Estrogen blocks M-CSF gene expression and osteoclast formation by regulating phosphorylation of Egr-1 and its interaction with Sp-1.

S Srivastava 1, M N Weitzmann 1, R B Kimble 1, M Rizzo 1, M Zahner 1, J Milbrandt 1, F P Ross 1, R Pacifici 1
PMCID: PMC509135  PMID: 9819371

Abstract

Central to the pathogenesis of osteoporosis is the ability of estrogen deficiency to increase osteoclast formation by enhancing stromal cell production of the osteoclastogenic cytokine macrophage colony-stimulating factor (M-CSF). We report that stromal cells from ovariectomized mice exhibit increased casein kinase II-dependent phosphorylation of the nuclear protein Egr-1. Phosphorylated Egr-1 binds less avidly to the transcriptional activator Sp-1 and the resulting higher levels of free Sp-1 stimulate transactivation of the M-CSF gene.

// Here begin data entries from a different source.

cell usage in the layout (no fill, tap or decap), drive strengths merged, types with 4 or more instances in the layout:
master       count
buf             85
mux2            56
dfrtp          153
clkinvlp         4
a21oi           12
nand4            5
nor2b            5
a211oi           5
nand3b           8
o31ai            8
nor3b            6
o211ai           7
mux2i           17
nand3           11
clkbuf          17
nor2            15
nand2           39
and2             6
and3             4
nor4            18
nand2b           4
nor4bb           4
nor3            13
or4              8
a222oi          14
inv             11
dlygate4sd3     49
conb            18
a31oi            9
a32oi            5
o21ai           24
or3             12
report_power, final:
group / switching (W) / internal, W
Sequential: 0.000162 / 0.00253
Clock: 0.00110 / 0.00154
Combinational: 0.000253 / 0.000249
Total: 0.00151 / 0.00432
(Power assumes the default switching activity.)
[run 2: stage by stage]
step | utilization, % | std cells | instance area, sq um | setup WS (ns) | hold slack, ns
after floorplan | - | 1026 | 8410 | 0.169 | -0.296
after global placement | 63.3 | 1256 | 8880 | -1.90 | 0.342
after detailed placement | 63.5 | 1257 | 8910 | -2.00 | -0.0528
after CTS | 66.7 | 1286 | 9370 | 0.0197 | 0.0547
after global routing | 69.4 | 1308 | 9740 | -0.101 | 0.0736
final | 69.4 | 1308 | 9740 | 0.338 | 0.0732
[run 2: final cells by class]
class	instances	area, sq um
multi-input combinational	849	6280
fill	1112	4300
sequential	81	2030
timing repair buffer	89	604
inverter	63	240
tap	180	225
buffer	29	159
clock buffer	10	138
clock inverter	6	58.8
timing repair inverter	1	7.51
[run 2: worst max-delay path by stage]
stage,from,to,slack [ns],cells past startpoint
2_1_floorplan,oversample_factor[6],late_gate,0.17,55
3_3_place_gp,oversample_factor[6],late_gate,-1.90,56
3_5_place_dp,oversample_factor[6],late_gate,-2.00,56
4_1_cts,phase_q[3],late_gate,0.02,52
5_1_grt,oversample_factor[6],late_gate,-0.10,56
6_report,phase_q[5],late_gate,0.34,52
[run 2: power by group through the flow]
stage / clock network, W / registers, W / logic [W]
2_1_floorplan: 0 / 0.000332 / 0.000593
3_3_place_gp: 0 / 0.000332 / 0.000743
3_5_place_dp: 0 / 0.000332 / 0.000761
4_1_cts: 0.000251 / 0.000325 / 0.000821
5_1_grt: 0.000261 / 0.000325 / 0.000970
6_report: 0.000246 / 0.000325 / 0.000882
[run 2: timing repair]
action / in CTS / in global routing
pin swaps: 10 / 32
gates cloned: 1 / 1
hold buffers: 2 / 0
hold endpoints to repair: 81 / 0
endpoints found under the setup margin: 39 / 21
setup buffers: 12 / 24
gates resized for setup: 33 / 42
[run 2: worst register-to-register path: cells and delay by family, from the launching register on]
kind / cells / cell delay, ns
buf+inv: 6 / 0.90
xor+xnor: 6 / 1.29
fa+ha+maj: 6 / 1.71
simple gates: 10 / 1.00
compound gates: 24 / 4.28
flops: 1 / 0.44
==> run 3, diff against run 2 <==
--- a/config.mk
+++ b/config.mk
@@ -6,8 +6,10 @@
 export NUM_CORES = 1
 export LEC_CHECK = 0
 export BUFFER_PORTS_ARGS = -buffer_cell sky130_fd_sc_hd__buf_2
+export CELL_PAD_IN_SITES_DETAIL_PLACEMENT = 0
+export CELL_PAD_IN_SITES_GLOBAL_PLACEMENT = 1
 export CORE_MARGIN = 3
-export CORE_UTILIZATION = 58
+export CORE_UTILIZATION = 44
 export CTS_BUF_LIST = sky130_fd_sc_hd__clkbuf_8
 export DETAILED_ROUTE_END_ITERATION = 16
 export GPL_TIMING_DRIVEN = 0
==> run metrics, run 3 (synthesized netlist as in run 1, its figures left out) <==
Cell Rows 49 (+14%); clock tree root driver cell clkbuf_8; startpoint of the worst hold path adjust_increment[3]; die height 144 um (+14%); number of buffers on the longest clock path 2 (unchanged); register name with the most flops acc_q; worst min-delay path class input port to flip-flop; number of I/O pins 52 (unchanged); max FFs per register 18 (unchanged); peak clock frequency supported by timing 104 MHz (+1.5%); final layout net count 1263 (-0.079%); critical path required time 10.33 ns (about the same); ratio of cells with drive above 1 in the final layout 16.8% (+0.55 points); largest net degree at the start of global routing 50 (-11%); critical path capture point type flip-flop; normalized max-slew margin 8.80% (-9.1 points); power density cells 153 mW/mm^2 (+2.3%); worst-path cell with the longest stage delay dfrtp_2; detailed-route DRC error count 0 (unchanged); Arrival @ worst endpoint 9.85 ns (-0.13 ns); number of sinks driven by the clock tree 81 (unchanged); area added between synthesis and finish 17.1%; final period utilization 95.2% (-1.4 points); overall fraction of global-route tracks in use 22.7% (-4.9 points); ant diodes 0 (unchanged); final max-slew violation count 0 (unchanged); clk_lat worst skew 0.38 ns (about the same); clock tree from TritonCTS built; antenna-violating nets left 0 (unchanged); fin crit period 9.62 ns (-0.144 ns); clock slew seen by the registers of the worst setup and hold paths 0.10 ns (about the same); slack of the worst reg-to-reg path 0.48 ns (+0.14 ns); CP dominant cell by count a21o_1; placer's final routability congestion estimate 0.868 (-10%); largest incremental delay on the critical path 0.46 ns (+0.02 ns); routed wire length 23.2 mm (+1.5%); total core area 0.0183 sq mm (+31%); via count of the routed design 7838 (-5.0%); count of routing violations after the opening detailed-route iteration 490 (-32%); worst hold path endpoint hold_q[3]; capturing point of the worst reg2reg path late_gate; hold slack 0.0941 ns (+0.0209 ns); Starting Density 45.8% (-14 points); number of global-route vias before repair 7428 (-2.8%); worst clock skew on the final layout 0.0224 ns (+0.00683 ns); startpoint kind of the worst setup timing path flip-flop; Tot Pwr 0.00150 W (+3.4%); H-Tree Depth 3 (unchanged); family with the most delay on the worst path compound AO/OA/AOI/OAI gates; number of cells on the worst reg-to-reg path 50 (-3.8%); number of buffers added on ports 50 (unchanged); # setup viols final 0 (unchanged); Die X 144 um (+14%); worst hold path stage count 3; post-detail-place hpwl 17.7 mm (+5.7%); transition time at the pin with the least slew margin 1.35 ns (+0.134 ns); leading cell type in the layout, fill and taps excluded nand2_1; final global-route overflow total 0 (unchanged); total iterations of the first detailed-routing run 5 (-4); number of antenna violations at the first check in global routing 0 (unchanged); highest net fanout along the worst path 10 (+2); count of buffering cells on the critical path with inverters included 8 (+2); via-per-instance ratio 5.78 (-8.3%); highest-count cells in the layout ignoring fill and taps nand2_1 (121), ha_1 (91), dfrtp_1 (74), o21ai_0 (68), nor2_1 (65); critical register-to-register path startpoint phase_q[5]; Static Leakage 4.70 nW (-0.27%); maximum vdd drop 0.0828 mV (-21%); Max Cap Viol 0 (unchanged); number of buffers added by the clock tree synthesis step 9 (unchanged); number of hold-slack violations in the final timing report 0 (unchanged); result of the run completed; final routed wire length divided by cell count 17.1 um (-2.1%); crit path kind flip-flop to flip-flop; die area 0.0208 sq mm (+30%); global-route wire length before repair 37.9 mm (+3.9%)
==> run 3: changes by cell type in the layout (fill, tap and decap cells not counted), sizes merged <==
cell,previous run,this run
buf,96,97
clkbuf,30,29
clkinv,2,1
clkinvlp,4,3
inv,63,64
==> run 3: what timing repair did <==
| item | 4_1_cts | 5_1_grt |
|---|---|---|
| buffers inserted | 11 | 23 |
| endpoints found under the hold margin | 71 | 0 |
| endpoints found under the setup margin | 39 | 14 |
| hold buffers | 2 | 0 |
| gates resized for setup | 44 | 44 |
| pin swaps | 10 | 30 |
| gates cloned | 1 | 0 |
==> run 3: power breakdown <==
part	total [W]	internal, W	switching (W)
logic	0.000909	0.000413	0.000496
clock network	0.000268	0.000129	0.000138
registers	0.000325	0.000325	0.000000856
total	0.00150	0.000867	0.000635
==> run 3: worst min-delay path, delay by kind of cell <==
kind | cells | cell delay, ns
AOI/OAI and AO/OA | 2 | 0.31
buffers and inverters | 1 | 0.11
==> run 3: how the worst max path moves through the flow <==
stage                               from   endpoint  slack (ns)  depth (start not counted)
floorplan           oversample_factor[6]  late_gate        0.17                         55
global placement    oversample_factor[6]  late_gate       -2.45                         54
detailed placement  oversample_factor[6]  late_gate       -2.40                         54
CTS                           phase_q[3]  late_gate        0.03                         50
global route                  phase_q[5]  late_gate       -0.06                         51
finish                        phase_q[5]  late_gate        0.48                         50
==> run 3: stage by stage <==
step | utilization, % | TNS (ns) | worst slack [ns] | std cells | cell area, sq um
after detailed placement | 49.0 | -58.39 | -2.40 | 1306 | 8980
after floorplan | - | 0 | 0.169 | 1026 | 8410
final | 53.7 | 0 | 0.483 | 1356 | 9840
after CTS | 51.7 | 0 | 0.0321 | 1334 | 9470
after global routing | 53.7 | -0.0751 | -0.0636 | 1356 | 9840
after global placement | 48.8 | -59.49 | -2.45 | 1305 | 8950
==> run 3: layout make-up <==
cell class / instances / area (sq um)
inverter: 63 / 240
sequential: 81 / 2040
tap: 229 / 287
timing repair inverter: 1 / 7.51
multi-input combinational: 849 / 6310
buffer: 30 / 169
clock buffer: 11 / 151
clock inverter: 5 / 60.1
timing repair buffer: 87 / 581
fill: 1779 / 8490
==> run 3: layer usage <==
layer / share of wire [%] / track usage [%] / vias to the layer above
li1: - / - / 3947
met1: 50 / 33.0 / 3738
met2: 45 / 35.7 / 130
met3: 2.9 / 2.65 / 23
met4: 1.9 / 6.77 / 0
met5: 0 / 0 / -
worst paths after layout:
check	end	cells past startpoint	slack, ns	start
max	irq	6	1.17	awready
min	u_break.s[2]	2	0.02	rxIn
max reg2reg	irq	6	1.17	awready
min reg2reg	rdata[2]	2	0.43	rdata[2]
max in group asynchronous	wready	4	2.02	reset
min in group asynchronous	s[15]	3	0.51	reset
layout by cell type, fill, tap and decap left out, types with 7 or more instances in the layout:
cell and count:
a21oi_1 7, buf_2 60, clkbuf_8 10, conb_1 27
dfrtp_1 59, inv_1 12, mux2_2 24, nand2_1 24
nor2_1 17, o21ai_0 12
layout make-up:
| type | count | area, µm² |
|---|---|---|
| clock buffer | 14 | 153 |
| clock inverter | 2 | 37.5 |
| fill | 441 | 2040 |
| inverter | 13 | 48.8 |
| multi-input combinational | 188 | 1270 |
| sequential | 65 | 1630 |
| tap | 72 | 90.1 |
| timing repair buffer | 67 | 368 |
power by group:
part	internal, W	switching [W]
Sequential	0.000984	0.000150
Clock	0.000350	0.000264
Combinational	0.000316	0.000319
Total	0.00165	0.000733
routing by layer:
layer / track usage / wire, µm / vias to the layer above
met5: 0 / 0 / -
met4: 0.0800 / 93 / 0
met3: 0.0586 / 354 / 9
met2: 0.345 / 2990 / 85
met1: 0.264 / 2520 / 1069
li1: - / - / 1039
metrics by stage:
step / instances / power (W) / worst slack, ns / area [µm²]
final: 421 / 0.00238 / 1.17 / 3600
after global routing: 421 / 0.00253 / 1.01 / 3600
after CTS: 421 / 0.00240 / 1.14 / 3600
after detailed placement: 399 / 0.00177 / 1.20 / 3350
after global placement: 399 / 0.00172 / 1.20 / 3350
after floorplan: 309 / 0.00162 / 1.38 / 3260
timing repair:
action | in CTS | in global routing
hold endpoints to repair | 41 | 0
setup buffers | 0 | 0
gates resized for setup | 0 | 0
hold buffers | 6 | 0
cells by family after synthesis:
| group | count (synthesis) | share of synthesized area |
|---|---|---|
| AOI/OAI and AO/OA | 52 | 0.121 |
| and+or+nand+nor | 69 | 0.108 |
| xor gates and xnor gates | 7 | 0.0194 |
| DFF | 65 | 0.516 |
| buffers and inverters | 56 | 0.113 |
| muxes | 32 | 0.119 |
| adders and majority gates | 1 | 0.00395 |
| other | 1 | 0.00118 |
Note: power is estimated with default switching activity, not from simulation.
[src/rtl/sigath_map.vh]
// register map, field positions and reset values of the interrupt gather block
// assumes a 32-bit aligned word per register on an AXI4-Lite slave
`ifndef SIGATH_MAP_VH
`define SIGATH_MAP_VH
`define SIG_ADDR_W          32
`define SIG_DATA_W          32
`define SIG_OFF_ENABLE      32'hFFB00030
`define SIG_OFF_ENABLED     32'hFFB00034
`define SIG_OFF_RAW         32'hFFB00038
`define SIG_OFF_ISTAT       32'hFFB00040
`define SIG_OFF_IMASK       32'hFFB00044
`define SIG_ENABLE_RST      32'h00000000
`define SIG_ZERO32          32'h00000000
`define SIG_USED_MASK       32'hFFFFF07F
`define SIG_DMA_HI          31
`define SIG_DMA_LO          22
`define SIG_HPI_HI          21
`define SIG_HPI_LO          18
`define SIG_ETH_RX          17
`define SIG_ETH_TX          16
`define SIG_SER1_RX         15
`define SIG_SER1_TX         14
`define SIG_SER2_RX         13
`define SIG_SER2_TX         12
`define SIG_WDOG            6
`define SIG_TMR1            5
`define SIG_TMR2            4
`define SIG_GPIO_HI         3
`define SIG_GPIO_LO         0
`define SIG_EV_W            2
`define SIG_EV_RISE         0
`define SIG_EV_FALL         1
`define SIG_EV_RST          2'h0
`define SIG_RESP_OKAY       2'h0
`define SIG_RESP_SLVERR     2'h2
`endif

[src/rtl/sigath_top.v]
// interrupt gather: peripheral levels to one core interrupt, AXI4-Lite registers
// assumes sources are levels held by their modules until serviced there
`include "sigath_map.vh"
`default_nettype none
module sigath_top (
    input  wire        CLK,
    input  wire        RESET,
    input  wire [9:0]  DMA_CHANNEL_IRQ,
    input  wire [3:0]  HOST_PORT_INTERFACE_IRQ,
    input  wire        ETHERNET_CHANNEL_RX_IRQ,
    input  wire        ETHERNET_CHANNEL_TX_IRQ,
    input  wire        SERIAL_MODULE1_RX_IRQ,
    input  wire        SERIAL_MODULE1_TX_IRQ,
    input  wire        SERIAL_MODULE2_RX_IRQ,
    input  wire        SERIAL_MODULE2_TX_IRQ,
    input  wire        WATCHDOG_IRQ,
    input  wire        TIMER1_IRQ,
    input  wire        TIMER2_IRQ,
    input  wire [3:0]  THIRD_GPIO_PORT_IRQ,
    input  wire [31:0] S_AXI_AWADDR,
    input  wire [2:0]  S_AXI_AWPROT,
    input  wire        S_AXI_AWVALID,
    output reg         S_AXI_AWREADY,
    input  wire [31:0] S_AXI_WDATA,
    input  wire [3:0]  S_AXI_WSTRB,
    input  wire        S_AXI_WVALID,
    output reg         S_AXI_WREADY,
    output reg  [1:0]  S_AXI_BRESP,
    output reg         S_AXI_BVALID,
    input  wire        S_AXI_BREADY,
    input  wire [31:0] S_AXI_ARADDR,
    input  wire [2:0]  S_AXI_ARPROT,
    input  wire        S_AXI_ARVALID,
    output reg         S_AXI_ARREADY,
    output reg  [31:0] S_AXI_RDATA,
    output reg  [1:0]  S_AXI_RRESP,
    output reg         S_AXI_RVALID,
    input  wire        S_AXI_RREADY,
    output reg         CORE_IRQ,
    output reg         GATHER_EVENT_IRQ
);
    wire [31:0] src_async;
    wire [31:0] raw_sync;
    reg  [31:0] raw_reg;
    reg  [31:0] enable_reg;
    reg  [31:0] enable_next;
    reg  [31:0] enabled_view;
    reg  [`SIG_EV_W-1:0] ev_mask_reg;
    wire [`SIG_EV_W-1:0] ev_stat;
    reg  [`SIG_EV_W-1:0] ev_set;
    reg  [`SIG_EV_W-1:0] ev_clr;
    reg         core_irq_prev_reg;
    reg         core_irq_now;

    reg         aw_held_reg;
    reg  [31:0] aw_addr_reg;
    reg         w_held_reg;
    reg  [31:0] w_data_reg;
    reg  [3:0]  w_strb_reg;
    wire        wr_fire;
    reg  [1:0]  wr_resp;
    integer     i;

    // dma channels 1..10 on bits 31..22
    assign src_async[`SIG_DMA_HI:`SIG_DMA_LO] = {DMA_CHANNEL_IRQ[0], DMA_CHANNEL_IRQ[1],
        DMA_CHANNEL_IRQ[2], DMA_CHANNEL_IRQ[3], DMA_CHANNEL_IRQ[4], DMA_CHANNEL_IRQ[5],
        DMA_CHANNEL_IRQ[6], DMA_CHANNEL_IRQ[7], DMA_CHANNEL_IRQ[8], DMA_CHANNEL_IRQ[9]};
    // dma channel 3 bit
    // channel 1 is index 0, so bits 30 and 29 carry channels 2 and 3
    // host ports and ethernet
    assign src_async[`SIG_HPI_HI:`SIG_HPI_LO] = {HOST_PORT_INTERFACE_IRQ[0], HOST_PORT_INTERFACE_IRQ[1],
        HOST_PORT_INTERFACE_IRQ[2], HOST_PORT_INTERFACE_IRQ[3]};
    assign src_async[`SIG_ETH_RX] = ETHERNET_CHANNEL_RX_IRQ;
    assign src_async[`SIG_ETH_TX] = ETHERNET_CHANNEL_TX_IRQ;
    assign src_async[`SIG_SER1_RX] = SERIAL_MODULE1_RX_IRQ;
    assign src_async[`SIG_SER1_TX] = SERIAL_MODULE1_TX_IRQ;
    assign src_async[`SIG_SER2_RX] = SERIAL_MODULE2_RX_IRQ;
    assign src_async[`SIG_SER2_TX] = SERIAL_MODULE2_TX_IRQ;
    assign src_async[11:7] = 5'h00;
    assign src_async[`SIG_WDOG] = WATCHDOG_IRQ;
    assign src_async[`SIG_TMR1] = TIMER1_IRQ;
    assign src_async[`SIG_TMR2] = TIMER2_IRQ;
    assign src_async[`SIG_GPIO_HI:`SIG_GPIO_LO] = THIRD_GPIO_PORT_IRQ;

    // gpio pins arrive asynchronous; sync all for uniform latency
    sigath_sync #(
        .W (32)
    ) u_sync (
        .clk   (CLK),
        .reset (RESET),
        .d     (src_async),
        .q     (raw_sync)
    );

    always @(posedge CLK) begin
        if (RESET) begin
            raw_reg <= `SIG_ZERO32;
        end else begin
            raw_reg <= raw_sync & `SIG_USED_MASK;
        end
    end

    always @* begin
        enabled_view = raw_reg & enable_reg;
        core_irq_now = |enabled_view;
    end

    always @(posedge CLK) begin
        if (RESET) begin
            CORE_IRQ          <= 1'b0;
            core_irq_prev_reg <= 1'b0;
        end else begin
            CORE_IRQ          <= core_irq_now;
            core_irq_prev_reg <= core_irq_now;
        end
    end

    // write channel: address and data taken in either order
    assign wr_fire = aw_held_reg && w_held_reg && !S_AXI_BVALID;

    always @(posedge CLK) begin
        if (RESET) begin
            aw_held_reg   <= 1'b0;
            aw_addr_reg   <= `SIG_ZERO32;
            w_held_reg    <= 1'b0;
            w_data_reg    <= `SIG_ZERO32;
            w_strb_reg    <= 4'h0;
            S_AXI_AWREADY <= 1'b0;
            S_AXI_WREADY  <= 1'b0;
            S_AXI_BVALID  <= 1'b0;
            S_AXI_BRESP   <= `SIG_RESP_OKAY;
        end else begin
            S_AXI_AWREADY <= !aw_held_reg && !(S_AXI_AWVALID && S_AXI_AWREADY) && !S_AXI_BVALID;
            S_AXI_WREADY  <= !w_held_reg && !(S_AXI_WVALID && S_AXI_WREADY) && !S_AXI_BVALID;
            if (S_AXI_AWVALID && S_AXI_AWREADY) begin
                aw_held_reg <= 1'b1;
                aw_addr_reg <= S_AXI_AWADDR;
            end
            if (S_AXI_WVALID && S_AXI_WREADY) begin
                w_held_reg <= 1'b1;
                w_data_reg <= S_AXI_WDATA;
                w_strb_reg <= S_AXI_WSTRB;
            end
            if (wr_fire) begin
                aw_held_reg  <= 1'b0;
                w_held_reg   <= 1'b0;
                S_AXI_BVALID <= 1'b1;
                S_AXI_BRESP  <= wr_resp;
            end else if (S_AXI_BVALID && S_AXI_BREADY) begin
                S_AXI_BVALID <= 1'b0;
            end
        end
    end

    // decode of the held write
    always @* begin
        enable_next = enable_reg;
        ev_clr      = `SIG_EV_RST;
        wr_resp     = `SIG_RESP_OKAY;
        case (aw_addr_reg & 32'hFFFFFFFC)
            `SIG_OFF_ENABLE: begin
                for (i = 0; i < 4; i = i + 1) begin
                    if (w_strb_reg[i]) begin
                        enable_next[i*8 +: 8] = w_data_reg[i*8 +: 8];
                    end
                end
                enable_next = enable_next & `SIG_USED_MASK;
            end
            `SIG_OFF_ENABLED: begin
                wr_resp = `SIG_RESP_OKAY;
            end
            `SIG_OFF_RAW: begin
                wr_resp = `SIG_RESP_OKAY;
            end
            `SIG_OFF_ISTAT: begin
                if (w_strb_reg[0]) begin
                    ev_clr = w_data_reg[`SIG_EV_W-1:0];
                end
            end
            `SIG_OFF_IMASK: begin
                wr_resp = `SIG_RESP_OKAY;
            end
            default: begin
                wr_resp = `SIG_RESP_SLVERR;
            end
        endcase
        if (!wr_fire) begin
            enable_next = enable_reg;
            ev_clr      = `SIG_EV_RST;
        end
    end

    always @(posedge CLK) begin
        if (RESET) begin
            enable_reg  <= `SIG_ENABLE_RST;
            ev_mask_reg <= `SIG_EV_RST;
        end else begin
            enable_reg <= enable_next;
            if (wr_fire && ((aw_addr_reg & 32'hFFFFFFFC) == `SIG_OFF_IMASK) && w_strb_reg[0]) begin
                ev_mask_reg <= w_data_reg[`SIG_EV_W-1:0];
            end
        end
    end

    // core-line edges as sticky events; set beats clear
    always @* begin
        ev_set                = `SIG_EV_RST;
        ev_set[`SIG_EV_RISE]  = core_irq_now && !core_irq_prev_reg;
        ev_set[`SIG_EV_FALL]  = !core_irq_now && core_irq_prev_reg;
    end

    sigath_sticky #(
        .W (`SIG_EV_W)
    ) u_sticky (
        .clk   (CLK),
        .reset (RESET),
        .set   (ev_set),
        .clr   (ev_clr),
        .q     (ev_stat)
    );

    always @(posedge CLK) begin
        if (RESET) begin
            GATHER_EVENT_IRQ <= 1'b0;
        end else begin
            GATHER_EVENT_IRQ <= |(ev_stat & ev_mask_reg);
        end
    end

    // read channel, one outstanding
    always @(posedge CLK) begin
        if (RESET) begin
            S_AXI_ARREADY <= 1'b0;
            S_AXI_RVALID  <= 1'b0;
            S_AXI_RDATA   <= `SIG_ZERO32;
            S_AXI_RRESP   <= `SIG_RESP_OKAY;
        end else begin
            S_AXI_ARREADY <= !S_AXI_RVALID && !(S_AXI_ARVALID && S_AXI_ARREADY);
            if (S_AXI_ARVALID && S_AXI_ARREADY) begin
                S_AXI_RVALID <= 1'b1;
                S_AXI_RRESP  <= `SIG_RESP_OKAY;
                case (S_AXI_ARADDR & 32'hFFFFFFFC)
                    `SIG_OFF_ENABLE: begin
                        S_AXI_RDATA <= enable_reg;
                    end
                    `SIG_OFF_ENABLED: begin
                        S_AXI_RDATA <= enabled_view;
                    end
                    `SIG_OFF_RAW: begin
                        S_AXI_RDATA <= raw_reg;
                    end
                    `SIG_OFF_ISTAT: begin
                        S_AXI_RDATA <= {30'h00000000, ev_stat};
                    end
                    `SIG_OFF_IMASK: begin
                        S_AXI_RDATA <= {30'h00000000, ev_mask_reg};
                    end
                    default: begin
                        S_AXI_RDATA <= `SIG_ZERO32;
                        S_AXI_RRESP <= `SIG_RESP_SLVERR;
                    end
                endcase
            end else if (S_AXI_RVALID && S_AXI_RREADY) begin
                S_AXI_RVALID <= 1'b0;
            end
        end
    end
endmodule
`default_nettype wire

[src/rtl/sigath_sync.v]
// two-flop synchroniser for a bus of asynchronous levels
// assumes inputs come from other clock domains or pins
`default_nettype none
module sigath_sync #(
    parameter W = 32
) (
    input  wire         clk,
    input  wire         reset,
    input  wire [W-1:0] d,
    output reg  [W-1:0] q
);
    reg [W-1:0] meta_reg;
    // first stage read only by the second
    always @(posedge clk) begin
        if (reset) begin
            meta_reg <= {W{1'b0}};
            q        <= {W{1'b0}};
        end else begin
            meta_reg <= d;
            q        <= meta_reg;
        end
    end
endmodule
`default_nettype wire

[src/rtl/sigath_sticky.v]
// sticky event bits: set wins over write-one-to-clear
// assumes clear vector is a one-cycle write strobe
`default_nettype none
module sigath_sticky #(
    parameter W = 2
) (
    input  wire         clk,
    input  wire         reset,
    input  wire [W-1:0] set,
    input  wire [W-1:0] clr,
    output reg  [W-1:0] q
);
    always @(posedge clk) begin
        if (reset) begin
            q <= {W{1'b0}};
        end else begin
            q <= set | (q & ~clr);
        end
    end
endmodule
`default_nettype wire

Estrogen replacement fails to block M-CSF mRNA expression and osteoclast formation in ovariectomized mice lacking Egr-1, confirming the critical role played by this transcription factor in mediating the antiosteoclastogenic effects of estrogen. Thus, by downregulating formation of a novel Egr-1/Sp-1 complex in stromal cells, estrogen deficiency results in enhanced levels of free Sp-1 and increased M-CSF gene expression and osteoclast formation.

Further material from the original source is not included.